Subscriber acknowledges that KP owns all right, title, and interest in: (a) the BuildMyHealth® Promos; (b) the Service; (c) any KP software provided in connection with the Service; (d) all trademarks, service marks, graphics, logos, trade names used by KP in connection with the BuildMyHealth® Promos; and (e) all improvements to the BuildMyHealth® Promos, including any and all improvements made at the suggestion of Subscriber.
13.3 Assignment.
You may not assign or transfer any of your rights, or delegate any of your obligations, under these Terms without BuildMyHealth®’s prior written consent, and any attempt to do so shall be void and unenforceable.
13.4 Successors and Assigns;
No Third Party Beneficiaries. These Terms shall be binding upon and inure to the benefit of, the Parties and their respective permitted successors and assigns. There are no third party beneficiaries to these Terms, except as expressly set forth herein or in a particular Deal Request.
13.5 Governing Law and Venue.
This Agreement shall be governed by and construed under the laws of the State of Louisiana.

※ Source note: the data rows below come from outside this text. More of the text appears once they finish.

Context: an optimization exercise on an open-source flow, tuned for small area. The choices shown serve that exercise and are no tape-out recipe. Function was checked by simulation only, so behaviour that the tests miss may differ from the original. Power and IR drop assume default switching activity.

File: config.mk
export PLATFORM = sky130hd
export DESIGN_NAME = top_level
export DESIGN_NICKNAME = top_level
export VERILOG_FILES = /design/flow/design.v
export SDC_FILE = /design/flow/constraint.sdc
export NUM_CORES = 4
export LEC_CHECK = 0
export CAP_MARGIN = 20
export CORE_MARGIN = 2
export CORE_UTILIZATION = 40
export CTS_BUF_LIST = sky130_fd_sc_hd__clkbuf_8
export SLEW_MARGIN = 20
File: constraint.sdc
create_clock -name core_clock -period 10.0 [get_ports {clk}]
set_input_delay 2.0000 -clock core_clock [delete_from_list [all_inputs] [get_ports {clk}]]
set_output_delay 2.0000 -clock core_clock [all_outputs]
set_load 0.01 [all_outputs]
File: design.v
module top_level(input wire clk, input wire rst, input wire[7:0] data, input wire[3:0] address, input wire wr, output wire[3:0] ch0_audio, ch1_audio, ch2_audio);
genvar i;
reg[7:0] ch0_freq;
reg[7:0] ch0_p_vol;
reg[7:0] ch0_nduty;
reg[5:0] ch0_ctrl;
reg[7:0] ch1_freq;
reg[7:0] ch1_p_vol;
reg[7:0] ch1_nduty;
reg[4:0] ch1_ctrl;
reg[7:0] ch2_freq;
reg[7:0] ch2_sample;
reg[4:0] ch2_ctrl;
wire[7:0] wdata = {8{~rst}} & data;
wire lo = wr & ~address[3];
wire hi = wr & address[3];
always @(posedge clk)
begin
	if(rst | (lo & (address[2:0] == 3'd0))) ch0_freq <= wdata;
	if(rst | (lo & (address[2:0] == 3'd1))) ch0_p_vol <= wdata;
	if(rst | (lo & (address[2:0] == 3'd2))) ch0_nduty <= ~wdata;
	if(rst | (lo & (address[2:0] == 3'd3))) ch0_ctrl <= wdata[5:0];
	if(rst | (lo & (address[2:0] == 3'd4))) ch1_freq <= wdata;
	if(rst | (lo & (address[2:0] == 3'd5))) ch1_p_vol <= wdata;
	if(rst | (lo & (address[2:0] == 3'd6))) ch1_nduty <= ~wdata;
	if(rst | (lo & (address[2:0] == 3'd7))) ch1_ctrl <= wdata[4:0];
	if(rst | (hi & (address[1:0] == 2'd0))) ch2_freq <= wdata;
	if(rst | (hi & (address[1:0] == 2'd1))) ch2_sample <= wdata;
	if(rst | (hi & address[1])) ch2_ctrl <= wdata[4:0];
end
reg[9:0] dac_n;
wire[10:0] dac_b;
assign dac_b[0] = 1'b1;
generate for(i=0;i<10;i=i+1) begin: dac_borrow
	assign dac_b[i+1] = dac_b[i] & ~dac_n[i];
end endgenerate
always @(posedge clk)
	dac_n <= {10{rst}} | (dac_n ^ dac_b[9:0]);
reg[7:0] div0;
reg tick0;
wire div0_match = ~|(div0 ^ ch0_freq);
wire[8:0] div0_c;
assign div0_c[0] = 1'b1;
generate for(i=0;i<8;i=i+1) begin: div0_carry
	assign div0_c[i+1] = div0_c[i] & div0[i];
end endgenerate
always @(posedge clk) begin
	div0 <= {8{~(rst | div0_match)}} & (div0 ^ div0_c[7:0]);
	tick0 <= ~rst & div0_match;
end
reg[7:0] div1;
reg tick1;
wire div1_match = ~|(div1 ^ ch1_freq);
wire[8:0] div1_c;
assign div1_c[0] = 1'b1;
generate for(i=0;i<8;i=i+1) begin: div1_carry
	assign div1_c[i+1] = div1_c[i] & div1[i];
end endgenerate
always @(posedge clk) begin
	div1 <= {8{~(rst | div1_match)}} & (div1 ^ div1_c[7:0]);
	tick1 <= ~rst & div1_match;
end
reg[9:0] div2;
reg tick2;
wire div2_match = ~|(div2[9:2] ^ ch2_freq);
wire[10:0] div2_c;
assign div2_c[0] = 1'b1;
generate for(i=0;i<10;i=i+1) begin: div2_carry
	assign div2_c[i+1] = div2_c[i] & div2[i];
end endgenerate
always @(posedge clk) begin
	div2 <= {10{~(rst | div2_match)}} & (div2 ^ div2_c[9:0]);
	tick2 <= ~rst & div2_match;
end
reg[9:0] ch0_tri;
reg ch0_dir;
wire[10:0] ch0_tc;
assign ch0_tc[0] = tick0;
generate for(i=0;i<10;i=i+1) begin: ch0_toggle
	assign ch0_tc[i+1] = ch0_tc[i] & (ch0_tri[i] ^ ch0_dir);
end endgenerate
always @(posedge clk) begin
	ch0_tri <= {10{~rst}} & (ch0_tri ^ ch0_tc[9:0]);
	if(rst) ch0_dir <= 1'b0;
	else if(&ch0_tri) ch0_dir <= 1'b1;
	else if(ch0_tri == 10'd1) ch0_dir <= 1'b0;
end
reg[9:0] noise;
reg[3:0] noise_cnt;
wire noise_zero = ~|noise;
wire noise_load = tick0 & (noise_cnt == 4'd9);
wire[9:0] noise_d = {noise[2] ^ noise[5], noise[1] ^ noise[4], noise[0] ^ noise[3], noise[9:3]}
                    | {1'b0, noise_zero, 6'd0, noise_zero, 1'b0};
always @(posedge clk) begin
	noise <= {10{~rst}} & (noise ^ ({10{noise_load}} & noise_d));
	if(rst | noise_load) noise_cnt <= 4'd0;
	else if(tick0) noise_cnt <= noise_cnt + 4'd1;
end
reg[10:0] saw1;
wire[11:0] saw1_c;
assign saw1_c[0] = tick1;
generate for(i=0;i<11;i=i+1) begin: saw1_carry
	assign saw1_c[i+1] = saw1_c[i] & saw1[i];
end endgenerate
always @(posedge clk)
	saw1 <= {11{~rst}} & (saw1 ^ saw1_c[10:0]);
reg[7:0] sin_tri;
reg sin_dir;
reg[9:0] sin_acc;
wire[63:0] sin_carry_table = 64'hdfccc300fcf33020;
wire sin_carry = sin_carry_table[{sin_tri[4:0], sin_dir}];
wire[8:0] sin_tc;
assign sin_tc[0] = tick2;
generate for(i=0;i<8;i=i+1) begin: sin_toggle
	assign sin_tc[i+1] = sin_tc[i] & (sin_tri[i] ^ sin_dir);
end endgenerate
wire sin_flip = tick2 & (sin_dir ? (sin_tri[7:2] == 6'b100000 && !sin_tri[0]) : (sin_tri[7:1] == 7'b0111111));
wire[9:0] sin_add = {10{tick2}} & {{6{sin_tri[7]}}, sin_tri[7:4]};
wire[10:0] sin_cy;
assign sin_cy[0] = tick2 & sin_carry;
wire[9:0] sin_sum;
generate for(i=0;i<10;i=i+1) begin: sin_adder
	assign sin_sum[i] = sin_acc[i] ^ sin_add[i] ^ sin_cy[i];
	assign sin_cy[i+1] = (sin_acc[i] & sin_add[i]) | (sin_acc[i] & sin_cy[i]) | (sin_add[i] & sin_cy[i]);
end endgenerate
always @(posedge clk) begin
	sin_tri <= {8{~rst}} & (sin_tri ^ sin_tc[7:0]);
	sin_dir <= ~rst & (sin_dir ^ sin_flip);
	sin_acc <= {10{~rst}} & sin_sum;
end
function gt_count(input [9:0] a, input [9:0] n);
	integer k; reg g;
	begin
		g = 1'b0;
		for(k=0;k<10;k=k+1) g = (a[k] & n[k]) | (a[k] & g) | (n[k] & g);
		gt_count = g;
	end
endfunction
function gt_duty(input [7:0] t, input [7:0] nd);
	integer k; reg g;
	begin
		g = 1'b1;
		for(k=0;k<8;k=k+1) g = (t[k] & nd[k]) | (t[k] & g) | (nd[k] & g);
		gt_duty = ~g;
	end
endfunction
reg[9:0] s0;
always @(*)
	case(ch0_ctrl[5:4])
	2'b01: s0 = ch0_tri;
	2'b11: s0 = gt_duty(ch0_tri[9:2], ch0_nduty) ? {ch0_p_vol, 2'b00} : 10'd0;
	default: s0 = noise;
	endcase
wire[9:0] s1 = ch1_ctrl[4] ? saw1[10:1] : (gt_duty(saw1[10:3], ch1_nduty) ? {ch1_p_vol, 2'b00} : 10'd0);
wire[9:0] s2 = ch2_ctrl[4] ? sin_acc : {ch2_sample, 2'b00};
assign ch0_audio = ch0_ctrl[3:0] & {4{gt_count(s0, dac_n)}};
assign ch1_audio = ch1_ctrl[3:0] & {4{gt_count(s1, dac_n)}};
assign ch2_audio = ch2_ctrl[3:0] & {4{gt_count(s2, dac_n)}};
endmodule
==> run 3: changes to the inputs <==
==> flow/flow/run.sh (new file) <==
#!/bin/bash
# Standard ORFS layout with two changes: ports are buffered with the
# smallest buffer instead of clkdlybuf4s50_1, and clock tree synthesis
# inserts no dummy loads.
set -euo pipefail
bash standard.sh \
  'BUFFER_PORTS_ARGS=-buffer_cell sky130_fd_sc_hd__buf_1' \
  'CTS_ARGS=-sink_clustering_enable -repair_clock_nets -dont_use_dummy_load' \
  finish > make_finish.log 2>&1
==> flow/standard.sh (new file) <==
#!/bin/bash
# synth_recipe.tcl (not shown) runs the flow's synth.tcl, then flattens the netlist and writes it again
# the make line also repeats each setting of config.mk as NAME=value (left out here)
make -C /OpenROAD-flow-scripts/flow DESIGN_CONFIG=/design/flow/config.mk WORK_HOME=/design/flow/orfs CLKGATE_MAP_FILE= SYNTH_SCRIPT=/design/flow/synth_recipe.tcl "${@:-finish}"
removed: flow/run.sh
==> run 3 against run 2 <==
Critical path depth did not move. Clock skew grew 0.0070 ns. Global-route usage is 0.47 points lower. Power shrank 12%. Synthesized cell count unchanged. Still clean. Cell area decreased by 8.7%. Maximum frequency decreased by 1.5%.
From an optimization exercise on the open Yosys and OpenROAD flow, aimed at small area, a short achievable clock period and few clock cycles per item; shortcuts taken in it are not production practice. Only the layout flow was run in this run; the RTL was not checked for function there.

**flow/config.mk**
```make
export PLATFORM = sky130hd
export DESIGN_NAME = SQRT
export DESIGN_NICKNAME = SQRT
export VERILOG_FILES = /design/flow/design.v
export SDC_FILE = /design/flow/constraint.sdc
export NUM_CORES = 4
export LEC_CHECK = 0
export ABC_AREA = 1
export CAP_MARGIN = 20
export CORE_MARGIN = 2
export CORE_UTILIZATION = 40
export CTS_BUF_LIST = sky130_fd_sc_hd__clkbuf_4
export SLEW_MARGIN = 20
```
**flow/constraint.sdc**
```tcl
create_clock -name core_clock -period 34.0 [get_ports {CLK}]
set_input_delay 6.8000 -clock core_clock [delete_from_list [all_inputs] [get_ports {CLK}]]
set_output_delay 6.8000 -clock core_clock [all_outputs]
set_load 0.01 [all_outputs]
```
**flow/design.v**
```verilog
module SQRT(
	CLK, RST,
	START,
	DATA_IN,
	DATA_OUT,
	DONE
);
input			CLK, RST;
input			START;
input [15:0]	DATA_IN;
output [15:0]	DATA_OUT;
output			DONE;
reg			done_r;		 
reg			init_r;		 
reg [2:0]	iter;		 
reg			first;		 
reg [1:0]	nib;		 
reg [15:0]	X;			 
reg [15:0]	G;			 
reg [11:0]	A;			 
reg [7:0]	R;			 
function [8:0] DSTEP;
	input [7:0] r;
	input       b;
	input [7:0] d;
	reg   [7:0] t, g, p, gn, pn;
	reg         q;
	integer     i, k;
	begin
		t = {r[6:0], b};
		for (i = 0; i < 8; i = i + 1) begin
			g[i] = ~t[i] & d[i];
			p[i] = ~(t[i] ^ d[i]);
		end
		for (k = 1; k < 8; k = k * 2) begin
			gn = g; pn = p;
			for (i = k; i < 8; i = i + 1) begin
				gn[i] = g[i] | (p[i] & g[i-k]);
				pn[i] = p[i] & p[i-k];
			end
			g = gn; p = pn;
		end
		q = r[7] | ~g[7];
		DSTEP[8] = q;
		DSTEP[0] = q ? (t[0] ^ d[0]) : t[0];
		for (i = 1; i < 8; i = i + 1)
			DSTEP[i] = q ? (t[i] ^ d[i] ^ g[i-1]) : t[i];
	end
endfunction
wire [7:0]	gi    = G[15:8];
wire		last  = (nib == 2'd3);
reg [3:0]	xb;
always @(*) begin
	case (nib)
	2'd0: xb = X[15:12];
	2'd1: xb = X[11:8];
	2'd2: xb = X[7:4];
	default: xb = X[3:0];
	endcase
end
wire [7:0]	r0 = first ? (nib[0] ? {4'b0000, X[15:12]} : 8'd0) : R;
wire [8:0]	s3 = DSTEP(r0,       xb[3], gi);
wire [8:0]	s2 = DSTEP(s3[7:0],  xb[2], gi);
wire [8:0]	s1 = DSTEP(s2[7:0],  xb[1], gi);
wire [8:0]	s0 = DSTEP(s1[7:0],  xb[0], gi);
wire [3:0]	qn = {s3[8], s2[8], s1[8], s0[8]};
reg [3:0]	gb;
always @(*) begin
	case (nib)
	2'd0: gb = G[15:12];
	2'd1: gb = G[11:8];
	2'd2: gb = G[7:4];
	default: gb = G[3:0];
	endcase
end
wire [11:0]	ain = first ? {8'd0, nib[0] ? G[15:12] : 4'd0} : A;
wire [11:0]	hi0 = ain;
wire [11:0]	hi1 = ain + 12'd1;
wire [4:0]	lo  = {1'b0, gb} + {1'b0, qn};
wire [15:0]	sum = {lo[4] ? hi1 : hi0, lo[3:0]};
function SKIPS;
	input [11:0] h;		 
	input [3:0]  xt;	 
	begin
		SKIPS = (|h[11:9]) | (xt < h[8:5]);
	end
endfunction
wire		sk0 = SKIPS(hi0, X[15:12]);
wire		sk1 = SKIPS(hi1, X[15:12]);
wire		skn = lo[4] ? sk1 : sk0;
wire [15:0]	ea  = {X[15:4], 4'b0000};
wire [15:0]	eb  = ~{3'b000, X[15:4], 1'b0};
wire [15:0]	ek  = 16'h0038;
wire [15:0]	ex  = ea ^ eb ^ ek;
wire [15:0]	ec  = (ea & eb) | (ek & (ea ^ eb));
wire [15:0]	ey  = {ec[14:0], 1'b1};
reg  [15:0]	g0;
reg  [16:0]	gc;
integer		j;
always @(*) begin
	gc[0] = 1'b0;
	for (j = 0; j < 16; j = j + 1) begin
		g0[j]   = ex[j] ^ ey[j] ^ gc[j];
		gc[j+1] = (ex[j] & ey[j]) | (gc[j] & (ex[j] ^ ey[j]));
	end
end
wire		take = done_r & START;
wire		sk_in = |X[15:8] | (&X[7:4]);
always @(posedge CLK or posedge RST) begin
	if (RST)
		init_r <= 1'b0;
	else
		init_r <= take;
end
always @(posedge CLK or posedge RST) begin
	if (RST)
		done_r <= 1'b1;
	else if (done_r)
		done_r <= ~START;
	else if (!init_r && last && iter == 3'd4)
		done_r <= 1'b1;
end
always @(posedge CLK) begin
	R   <= s0[7:0];
	A   <= sum[11:0];
end
always @(posedge CLK) begin
	if (take)
		X     <= DATA_IN;
	if (init_r) begin
		G     <= g0;
		iter  <= 3'd0;
		first <= 1'b1;
		nib   <= {1'b0, sk_in};
	end else if (!done_r) begin
		if (last) begin
			G     <= {1'b0, sum[15:1]};
			iter  <= iter + 3'd1;
			first <= 1'b1;
			nib   <= {1'b0, skn};
		end else begin
			first <= 1'b0;
			nib   <= nib + 2'd1;
		end
	end
end
assign DONE     = done_r;
assign DATA_OUT = G;
endmodule
```
This is an optimization exercise on Yosys and OpenROAD, whose aim is small area, a short achievable clock period and few clock cycles per item, not a production implementation. The RTL was checked by simulation tests, not by an equivalence proof against the original design.

[flow/config.mk]
export PLATFORM = sky130hd
export DESIGN_NAME = full_chain_stage4
export DESIGN_NICKNAME = full_chain_stage4
export VERILOG_FILES = /design/flow/design.v
export SDC_FILE = /design/flow/constraint.sdc
export NUM_CORES = 4
export LEC_CHECK = 0
export CAP_MARGIN = 20
export CORE_MARGIN = 10
export CORE_UTILIZATION = 40
export SLEW_MARGIN = 20
[flow/constraint.sdc]
create_clock -name core_clock -period 12.5 [get_ports {clk}]
set_input_delay 2.5000 -clock core_clock [delete_from_list [all_inputs] [get_ports {clk}]]
set_output_delay 2.5000 -clock core_clock [all_outputs]
set_load 0.01 [all_outputs]
[flow/design.v]
`timescale 1ns/1ps
module fc_with_relu_layer #(
    parameter DATA_WIDTH = 16,
    parameter FRACTIONAL_BITS = 8,
    parameter LATENT_DIM_FC = 4,
    parameter NUM_OUT_CHANNELS_FC = 4,
    parameter NUM_OUT_FRAMES_FC = 1
) (
    input wire clk,
    input wire rst_n,
    input wire i_start,
    input wire [LATENT_DIM_FC*DATA_WIDTH-1:0] i_z,
    output wire o_busy,
    output reg o_done_tick,
    output reg [NUM_OUT_CHANNELS_FC*NUM_OUT_FRAMES_FC*DATA_WIDTH-1:0] o_fc_relu_result
);
    localparam signed [31:0] S16_MAX_VAL = (1<<(DATA_WIDTH-1))-1;
    localparam signed [31:0] S16_MIN_VAL = -(1<<(DATA_WIDTH-1));
    localparam signed [31:0] ROUND_CONST = (FRACTIONAL_BITS > 0) ? (1 << (FRACTIONAL_BITS - 1)) : 0;
    function signed [DATA_WIDTH-1:0] weight_fc(input integer i, input integer j);
        begin
            case (i*4+j)
                0: weight_fc = 26;   1: weight_fc = 51;   2: weight_fc = 77;   3: weight_fc = 102;
                4: weight_fc = 128;  5: weight_fc = 154;  6: weight_fc = 179;  7: weight_fc = 205;
                8: weight_fc = 51;   9: weight_fc = 102; 10: weight_fc = 154; 11: weight_fc = 205;
               12: weight_fc = 26;  13: weight_fc = 77;  14: weight_fc = 128; 15: weight_fc = 179;
                default: weight_fc = 0;
            endcase
        end
    endfunction
    function signed [DATA_WIDTH-1:0] bias_fc(input integer i);
        begin
            case (i)
                0: bias_fc = 3; 1: bias_fc = 5; 2: bias_fc = 8; 3: bias_fc = 10;
                default: bias_fc = 0;
            endcase
        end
    endfunction
    localparam IDLE = 1'b0, COMPUTE = 1'b1;
    reg current_state, next_state;
    always @(posedge clk or negedge rst_n) begin
        if (!rst_n) current_state <= IDLE;
        else current_state <= next_state;
    end
    always @* begin
        next_state = current_state;
        o_done_tick = 1'b0;
        case (current_state)
            IDLE: if (i_start) next_state = COMPUTE;
            COMPUTE: begin
                o_done_tick = 1'b1;
                next_state = IDLE;
            end
            default: next_state = IDLE;
        endcase
    end
    assign o_busy = (current_state == COMPUTE);
    reg [NUM_OUT_CHANNELS_FC*DATA_WIDTH-1:0] temp_combined_result_comb;
    reg signed [DATA_WIDTH-1:0] fc_intermediate_val;
    reg signed [31:0] acc;
    reg signed [31:0] prod;
    integer i, j;
    always @* begin
        temp_combined_result_comb = o_fc_relu_result;
        fc_intermediate_val = 0;
        acc = 0;
        prod = 0;
        for (i = 0; i < NUM_OUT_CHANNELS_FC; i = i + 1) begin
            acc = 32'sd0;
            for (j = 0; j < LATENT_DIM_FC; j = j + 1) begin
                prod = $signed(i_z[j*DATA_WIDTH +: DATA_WIDTH]) * weight_fc(i, j);
                acc = acc + ((prod + ROUND_CONST) >>> FRACTIONAL_BITS);
            end
            acc = acc + bias_fc(i);
            if (acc > S16_MAX_VAL) fc_intermediate_val = S16_MAX_VAL;
            else if (acc < S16_MIN_VAL) fc_intermediate_val = S16_MIN_VAL;
            else fc_intermediate_val = acc[DATA_WIDTH-1:0];
            if (fc_intermediate_val < 0) temp_combined_result_comb[i*DATA_WIDTH +: DATA_WIDTH] = 0;
            else temp_combined_result_comb[i*DATA_WIDTH +: DATA_WIDTH] = fc_intermediate_val;
        end
    end
    always @(posedge clk or negedge rst_n) begin
        if (!rst_n) o_fc_relu_result <= 0;
        else if (o_done_tick) o_fc_relu_result <= temp_combined_result_comb;
    end
endmodule
Source: an optimization exercise on an open RTL-to-GDS flow (aim: small area, a short achievable clock period and few clock cycles). Production flows keep margins and buffers that such runs may drop.
Where RTL was checked, it was by simulation tests only, not by an equivalence proof against the original.
Power figures rest on the tool's default switching activity, not on a simulated workload.

## day03p2_top
module day03p2_top (
    input  logic        clk_i,
    input  logic        rst_ni,
    input  logic [3:0]  digit_i,
    input  logic        eol_i,
    output logic [63:0] result_o,
    output logic        ready_o
);
Size: about 780 cells after synthesis, ~72 I/O pins, roughly 8700 um^2 of cells after synthesis.
==> module day03p2_top, before the edit <==
module day03p2_top (
    input  logic        clk_i,
    input  logic        rst_ni,
    input  logic [3:0]  digit_i,
    input  logic        eol_i,
    output logic [63:0] result_o,
    output logic        ready_o
);
logic [11:0][3:0] s_q, s_d;
logic [11:0]      s_en;
logic [39:0] lo_q;        
logic [23:0] hi_q, hi_d;  
logic        busy_q;      
logic        flush_q;     
logic [10:0] mb_q;        
logic        tg_q;        
logic        fin_q;       
logic        clr_q;       
logic        done_q;      
logic        c_q;         
logic [6:0]  add_q;       
logic [9:0]  ma_q;        
logic        dig_take, conv, nxt11;
logic [11:1] lt, moved;
logic [10:0] ms;
logic [47:0] r;
logic [39:0] a, b, y;
logic        co;
logic [3:0]  top;
logic [39:0] sum;
assign r        = s_q;
assign conv     = busy_q | eol_i;
assign dig_take = ~busy_q & ~eol_i & (digit_i != 4'd0);
assign nxt11    = mb_q[10];    
always_comb begin
    for (int i = 1; i < 12; i++) lt[i] = s_q[i] < s_q[i-1];
    moved[11] = lt[11];
    for (int i = 10; i >= 1; i--) moved[i] = moved[i+1] | lt[i];
    top = tg_q ? s_q[11] : 4'd0;
    for (int i = 0; i < 11; i++) ms[i] = mb_q[i] | clr_q;
    for (int j = 0; j < 40; j++) begin
        a[j] = r[j] & ma_q[j/4];
        if (j >= 2) b[j] = (r[j-2] & mb_q[(j-2)/4]) | (lo_q[j] & add_q[1 + j/7]);
    end
    b[1] = top[2] | top[3] | (lo_q[1] & add_q[1]);
    b[0] = top[1] | top[3] | (lo_q[0] & add_q[1]);
end
bk_add #(.W(40)) u_add (.a(a), .b(b), .ci(top[3]), .y(y), .co(co));
assign sum = {y[38:0], top[0]};
inc_late #(.W(24)) u_inc (.a(hi_q), .ci(c_q), .y(hi_d));
always_comb begin
    s_d[0] = conv ? (clr_q ? 4'd0 : sum[3:0]) : digit_i;
    for (int i = 1; i < 12; i++)
        s_d[i] = ((i < 10 && mb_q[i-1]) ? sum[4*i +: 4] : 4'd0) | (ms[i-1] ? 4'd0 : s_q[i-1]);
    s_en[0] = conv | (dig_take & (moved[1] | (digit_i > s_q[0])));
    for (int i = 1; i < 12; i++) s_en[i] = conv | (dig_take & moved[i]);
end
always_ff @(posedge clk_i or negedge rst_ni) begin
    if (!rst_ni) begin
        hi_q    <= 24'd0;
        busy_q  <= 1'b1;
        flush_q <= 1'b1;
        mb_q    <= 11'd0;
        tg_q    <= 1'b1;
        fin_q   <= 1'b0;
        clr_q   <= 1'b0;
        done_q  <= 1'b0;
        c_q     <= 1'b0;
        add_q   <= 7'd0;
        ma_q    <= 10'd0;
    end else begin
        hi_q    <= hi_d;
        fin_q   <= nxt11;
        clr_q   <= nxt11 & mb_q[0];    
        for (int k = 0; k < 7; k++) add_q[k] <= nxt11 & mb_q[k] & ~flush_q;
        tg_q    <= ~nxt11;
        mb_q    <= (conv & ~nxt11 & ~fin_q & ~done_q) ? {mb_q[9:0], 1'b1} : 11'd0;
        ma_q    <= (conv & ~nxt11 & ~fin_q & ~done_q) ? {mb_q[8:0], 1'b1} : {10{nxt11 & ~flush_q}};
        done_q  <= fin_q;
        c_q     <= add_q[0] & co;
        busy_q  <= conv & ~done_q;
        if (done_q) flush_q <= 1'b0;
    end
end
always_ff @(posedge clk_i) begin
    if (fin_q) lo_q <= y;
    for (int i = 0; i < 12; i++) if (s_en[i]) s_q[i] <= s_d[i];
end
assign result_o = {hi_q, lo_q};
assign ready_o  = ~busy_q;
endmodule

The state courts of the State of Louisiana in East Baton Rouge Parish and, if the jurisdictional prerequisites exist at the time, the United States District Court for the Middle District of Louisiana, shall have sole and exclusive jurisdiction to hear and determine any dispute or controversy arising under or concerning this Agreement.
13.6 Notices.
All notices, demands, or other communications herein provided to be given or that may be given by any party to the other shall be deemed to have been duly given when made in writing and delivered in person, or upon receipt, if deposited in the United States mail, postage prepaid, certified mail, return receipt requested, as follows:
Notices to KP:
Jonathan Kaplan, MD, MPH
KP Innovations, L.L.C.
1025 Marina Dr.
Slidell, LA 70458
With a required copy to:
Michael K. Leachman
Jones Walker LLP
8555 United Plaza Blvd.
Baton Rouge, Louisiana 70809
Fax. No. (225) 248-3120
We currently have no record of you having agreed to these terms. When you do, the date you agreed will appear here.